▶ **About this task**: Your response should be the complete data, transcribed exactly.
☆ ☆ ☆ ☆
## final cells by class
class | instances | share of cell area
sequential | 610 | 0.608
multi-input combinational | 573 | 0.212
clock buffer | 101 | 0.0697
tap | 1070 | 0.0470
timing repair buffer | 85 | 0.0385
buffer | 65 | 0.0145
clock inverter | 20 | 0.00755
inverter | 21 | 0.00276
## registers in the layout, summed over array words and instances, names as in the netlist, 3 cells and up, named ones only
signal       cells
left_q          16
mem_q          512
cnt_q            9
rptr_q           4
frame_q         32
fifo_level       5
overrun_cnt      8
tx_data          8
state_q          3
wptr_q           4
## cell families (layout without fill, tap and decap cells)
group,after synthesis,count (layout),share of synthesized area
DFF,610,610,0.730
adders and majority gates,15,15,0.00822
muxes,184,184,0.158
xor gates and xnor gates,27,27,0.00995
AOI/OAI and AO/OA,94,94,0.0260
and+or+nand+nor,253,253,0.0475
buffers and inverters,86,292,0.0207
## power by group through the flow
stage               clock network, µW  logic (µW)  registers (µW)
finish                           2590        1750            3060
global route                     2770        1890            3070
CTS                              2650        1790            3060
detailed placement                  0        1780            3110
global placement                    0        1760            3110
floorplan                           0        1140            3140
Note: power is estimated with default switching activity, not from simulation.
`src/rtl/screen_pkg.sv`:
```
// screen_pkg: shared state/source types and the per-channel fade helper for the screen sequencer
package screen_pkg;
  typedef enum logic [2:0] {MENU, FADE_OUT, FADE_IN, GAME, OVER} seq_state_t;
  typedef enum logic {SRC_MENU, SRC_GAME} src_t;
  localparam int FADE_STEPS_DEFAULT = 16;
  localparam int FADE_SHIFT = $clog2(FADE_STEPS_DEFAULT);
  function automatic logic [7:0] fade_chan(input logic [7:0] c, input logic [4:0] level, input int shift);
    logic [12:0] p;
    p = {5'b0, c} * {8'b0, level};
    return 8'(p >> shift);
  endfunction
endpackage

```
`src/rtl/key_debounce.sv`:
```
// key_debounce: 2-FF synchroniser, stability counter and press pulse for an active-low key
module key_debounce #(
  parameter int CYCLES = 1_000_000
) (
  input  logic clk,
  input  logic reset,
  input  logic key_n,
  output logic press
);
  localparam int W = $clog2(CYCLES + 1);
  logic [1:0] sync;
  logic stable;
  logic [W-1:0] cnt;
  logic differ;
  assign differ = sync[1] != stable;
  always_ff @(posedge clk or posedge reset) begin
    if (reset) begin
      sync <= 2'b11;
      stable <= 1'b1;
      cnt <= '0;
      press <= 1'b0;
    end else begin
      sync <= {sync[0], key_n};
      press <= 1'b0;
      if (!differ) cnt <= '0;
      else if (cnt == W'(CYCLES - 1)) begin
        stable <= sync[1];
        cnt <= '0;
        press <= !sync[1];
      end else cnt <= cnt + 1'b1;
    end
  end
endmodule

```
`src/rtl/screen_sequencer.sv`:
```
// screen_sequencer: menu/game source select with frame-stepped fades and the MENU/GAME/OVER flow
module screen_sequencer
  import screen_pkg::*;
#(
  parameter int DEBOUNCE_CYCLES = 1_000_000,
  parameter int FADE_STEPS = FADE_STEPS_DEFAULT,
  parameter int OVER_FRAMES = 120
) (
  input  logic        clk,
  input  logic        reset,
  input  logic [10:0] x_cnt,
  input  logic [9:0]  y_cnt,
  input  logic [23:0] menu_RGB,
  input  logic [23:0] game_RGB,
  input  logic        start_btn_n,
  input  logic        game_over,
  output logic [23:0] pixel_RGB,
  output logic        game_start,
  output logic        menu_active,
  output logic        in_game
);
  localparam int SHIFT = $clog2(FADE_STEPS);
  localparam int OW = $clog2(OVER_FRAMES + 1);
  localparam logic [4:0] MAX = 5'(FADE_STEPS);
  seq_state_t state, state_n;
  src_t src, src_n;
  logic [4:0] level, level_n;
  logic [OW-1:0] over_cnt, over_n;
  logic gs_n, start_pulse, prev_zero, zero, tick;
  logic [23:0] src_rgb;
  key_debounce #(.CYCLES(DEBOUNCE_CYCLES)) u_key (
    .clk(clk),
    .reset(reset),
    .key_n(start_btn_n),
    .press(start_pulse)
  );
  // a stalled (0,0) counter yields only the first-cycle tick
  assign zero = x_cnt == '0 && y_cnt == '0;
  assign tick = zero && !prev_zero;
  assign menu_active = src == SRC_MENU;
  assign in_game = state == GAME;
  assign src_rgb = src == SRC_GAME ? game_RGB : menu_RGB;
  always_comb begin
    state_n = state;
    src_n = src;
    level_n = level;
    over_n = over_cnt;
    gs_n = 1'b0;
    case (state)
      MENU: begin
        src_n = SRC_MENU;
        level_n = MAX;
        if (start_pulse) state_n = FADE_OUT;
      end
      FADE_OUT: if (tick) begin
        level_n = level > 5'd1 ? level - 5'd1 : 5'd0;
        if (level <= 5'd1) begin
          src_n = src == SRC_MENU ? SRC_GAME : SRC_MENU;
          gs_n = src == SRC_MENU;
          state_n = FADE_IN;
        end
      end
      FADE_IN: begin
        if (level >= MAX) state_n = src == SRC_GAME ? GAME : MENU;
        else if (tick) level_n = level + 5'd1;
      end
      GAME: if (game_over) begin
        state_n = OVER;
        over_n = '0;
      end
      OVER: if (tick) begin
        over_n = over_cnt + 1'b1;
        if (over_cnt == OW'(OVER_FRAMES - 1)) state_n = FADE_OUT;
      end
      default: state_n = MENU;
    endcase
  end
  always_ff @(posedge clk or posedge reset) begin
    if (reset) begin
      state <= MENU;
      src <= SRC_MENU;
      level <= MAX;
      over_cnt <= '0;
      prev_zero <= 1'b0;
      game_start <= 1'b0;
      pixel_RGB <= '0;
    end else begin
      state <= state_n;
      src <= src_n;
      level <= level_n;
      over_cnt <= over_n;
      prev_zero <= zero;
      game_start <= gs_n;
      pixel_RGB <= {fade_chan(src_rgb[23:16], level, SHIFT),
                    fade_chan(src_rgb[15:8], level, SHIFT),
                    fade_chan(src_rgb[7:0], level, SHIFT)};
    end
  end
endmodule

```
☆ ☆ ☆ ☆
▶ **Your response**:
## final cells by class
class | instances | share of cell area
sequential | 610 | 0.608
multi-input combinational | 573 | 0.212
clock buffer | 101 | 0.0697
tap | 1070 | 0.0470
timing repair buffer | 85 | 0.0385
buffer | 65 | 0.0145
clock inverter | 20 | 0.00755
inverter | 21 | 0.00276
## registers in the layout, summed over array words and instances, names as in the netlist, 3 cells and up, named ones only
signal       cells
left_q          16
mem_q          512
cnt_q            9
rptr_q           4
frame_q         32
fifo_level       5
overrun_cnt      8
tx_data          8
state_q          3
wptr_q           4
## cell families (layout without fill, tap and decap cells)
group,after synthesis,count (layout),share of synthesized area
DFF,610,610,0.730
adders and majority gates,15,15,0.00822
muxes,184,184,0.158
xor gates and xnor gates,27,27,0.00995
AOI/OAI and AO/OA,94,94,0.0260
and+or+nand+nor,253,253,0.0475
buffers and inverters,86,292,0.0207
## power by group through the flow
stage               clock network, µW  logic (µW)  registers (µW)
finish                           2590        1750            3060
global route                     2770        1890            3070
CTS                              2650        1790            3060
detailed placement                  0        1780            3110
global placement                    0        1760            3110
floorplan                           0        1140            3140
Note: power is estimated with default switching activity, not from simulation.
`src/rtl/screen_pkg.sv`:
```
// screen_pkg: shared state/source types and the per-channel fade helper for the screen sequencer
package screen_pkg;
  typedef enum logic [2:0] {MENU, FADE_OUT, FADE_IN, GAME, OVER} seq_state_t;
  typedef enum logic {SRC_MENU, SRC_GAME} src_t;
  localparam int FADE_STEPS_DEFAULT = 16;
  localparam int FADE_SHIFT = $clog2(FADE_STEPS_DEFAULT);
  function automatic logic [7:0] fade_chan(input logic [7:0] c, input logic [4:0] level, input int shift);
    logic [12:0] p;
    p = {5'b0, c} * {8'b0, level};
    return 8'(p >> shift);
  endfunction
endpackage

```
`src/rtl/key_debounce.sv`:
```
// key_debounce: 2-FF synchroniser, stability counter and press pulse for an active-low key
module key_debounce #(
  parameter int CYCLES = 1_000_000
) (
  input  logic clk,
  input  logic reset,
  input  logic key_n,
  output logic press
);
  localparam int W = $clog2(CYCLES + 1);
  logic [1:0] sync;
  logic stable;
  logic [W-1:0] cnt;
  logic differ;
  assign differ = sync[1] != stable;
  always_ff @(posedge clk or posedge reset) begin
    if (reset) begin
      sync <= 2'b11;
      stable <= 1'b1;
      cnt <= '0;
      press <= 1'b0;
    end else begin
      sync <= {sync[0], key_n};
      press <= 1'b0;
      if (!differ) cnt <= '0;
      else if (cnt == W'(CYCLES - 1)) begin
        stable <= sync[1];
        cnt <= '0;
        press <= !sync[1];
      end else cnt <= cnt + 1'b1;
    end
  end
endmodule

```
`src/rtl/screen_sequencer.sv`:
```
// screen_sequencer: menu/game source select with frame-stepped fades and the MENU/GAME/OVER flow
module screen_sequencer
  import screen_pkg::*;
#(
  parameter int DEBOUNCE_CYCLES = 1_000_000,
  parameter int FADE_STEPS = FADE_STEPS_DEFAULT,
  parameter int OVER_FRAMES = 120
) (
  input  logic        clk,
  input  logic        reset,
  input  logic [10:0] x_cnt,
  input  logic [9:0]  y_cnt,
  input  logic [23:0] menu_RGB,
  input  logic [23:0] game_RGB,
  input  logic        start_btn_n,
  input  logic        game_over,
  output logic [23:0] pixel_RGB,
  output logic        game_start,
  output logic        menu_active,
  output logic        in_game
);
  localparam int SHIFT = $clog2(FADE_STEPS);
  localparam int OW = $clog2(OVER_FRAMES + 1);
  localparam logic [4:0] MAX = 5'(FADE_STEPS);
  seq_state_t state, state_n;
  src_t src, src_n;
  logic [4:0] level, level_n;
  logic [OW-1:0] over_cnt, over_n;
  logic gs_n, start_pulse, prev_zero, zero, tick;
  logic [23:0] src_rgb;
  key_debounce #(.CYCLES(DEBOUNCE_CYCLES)) u_key (
    .clk(clk),
    .reset(reset),
    .key_n(start_btn_n),
    .press(start_pulse)
  );
  // a stalled (0,0) counter yields only the first-cycle tick
  assign zero = x_cnt == '0 && y_cnt == '0;
  assign tick = zero && !prev_zero;
  assign menu_active = src == SRC_MENU;
  assign in_game = state == GAME;
  assign src_rgb = src == SRC_GAME ? game_RGB : menu_RGB;
  always_comb begin
    state_n = state;
    src_n = src;
    level_n = level;
    over_n = over_cnt;
    gs_n = 1'b0;
    case (state)
      MENU: begin
        src_n = SRC_MENU;
        level_n = MAX;
        if (start_pulse) state_n = FADE_OUT;
      end
      FADE_OUT: if (tick) begin
        level_n = level > 5'd1 ? level - 5'd1 : 5'd0;
        if (level <= 5'd1) begin
          src_n = src == SRC_MENU ? SRC_GAME : SRC_MENU;
          gs_n = src == SRC_MENU;
          state_n = FADE_IN;
        end
      end
      FADE_IN: begin
        if (level >= MAX) state_n = src == SRC_GAME ? GAME : MENU;
        else if (tick) level_n = level + 5'd1;
      end
      GAME: if (game_over) begin
        state_n = OVER;
        over_n = '0;
      end
      OVER: if (tick) begin
        over_n = over_cnt + 1'b1;
        if (over_cnt == OW'(OVER_FRAMES - 1)) state_n = FADE_OUT;
      end
      default: state_n = MENU;
    endcase
  end
  always_ff @(posedge clk or posedge reset) begin
    if (reset) begin
      state <= MENU;
      src <= SRC_MENU;
      level <= MAX;
      over_cnt <= '0;
      prev_zero <= 1'b0;
      game_start <= 1'b0;
      pixel_RGB <= '0;
    end else begin
      state <= state_n;
      src <= src_n;
      level <= level_n;
      over_cnt <= over_n;
      prev_zero <= zero;
      game_start <= gs_n;
      pixel_RGB <= {fade_chan(src_rgb[23:16], level, SHIFT),
                    fade_chan(src_rgb[15:8], level, SHIFT),
                    fade_chan(src_rgb[7:0], level, SHIFT)};
    end
  end
endmodule

```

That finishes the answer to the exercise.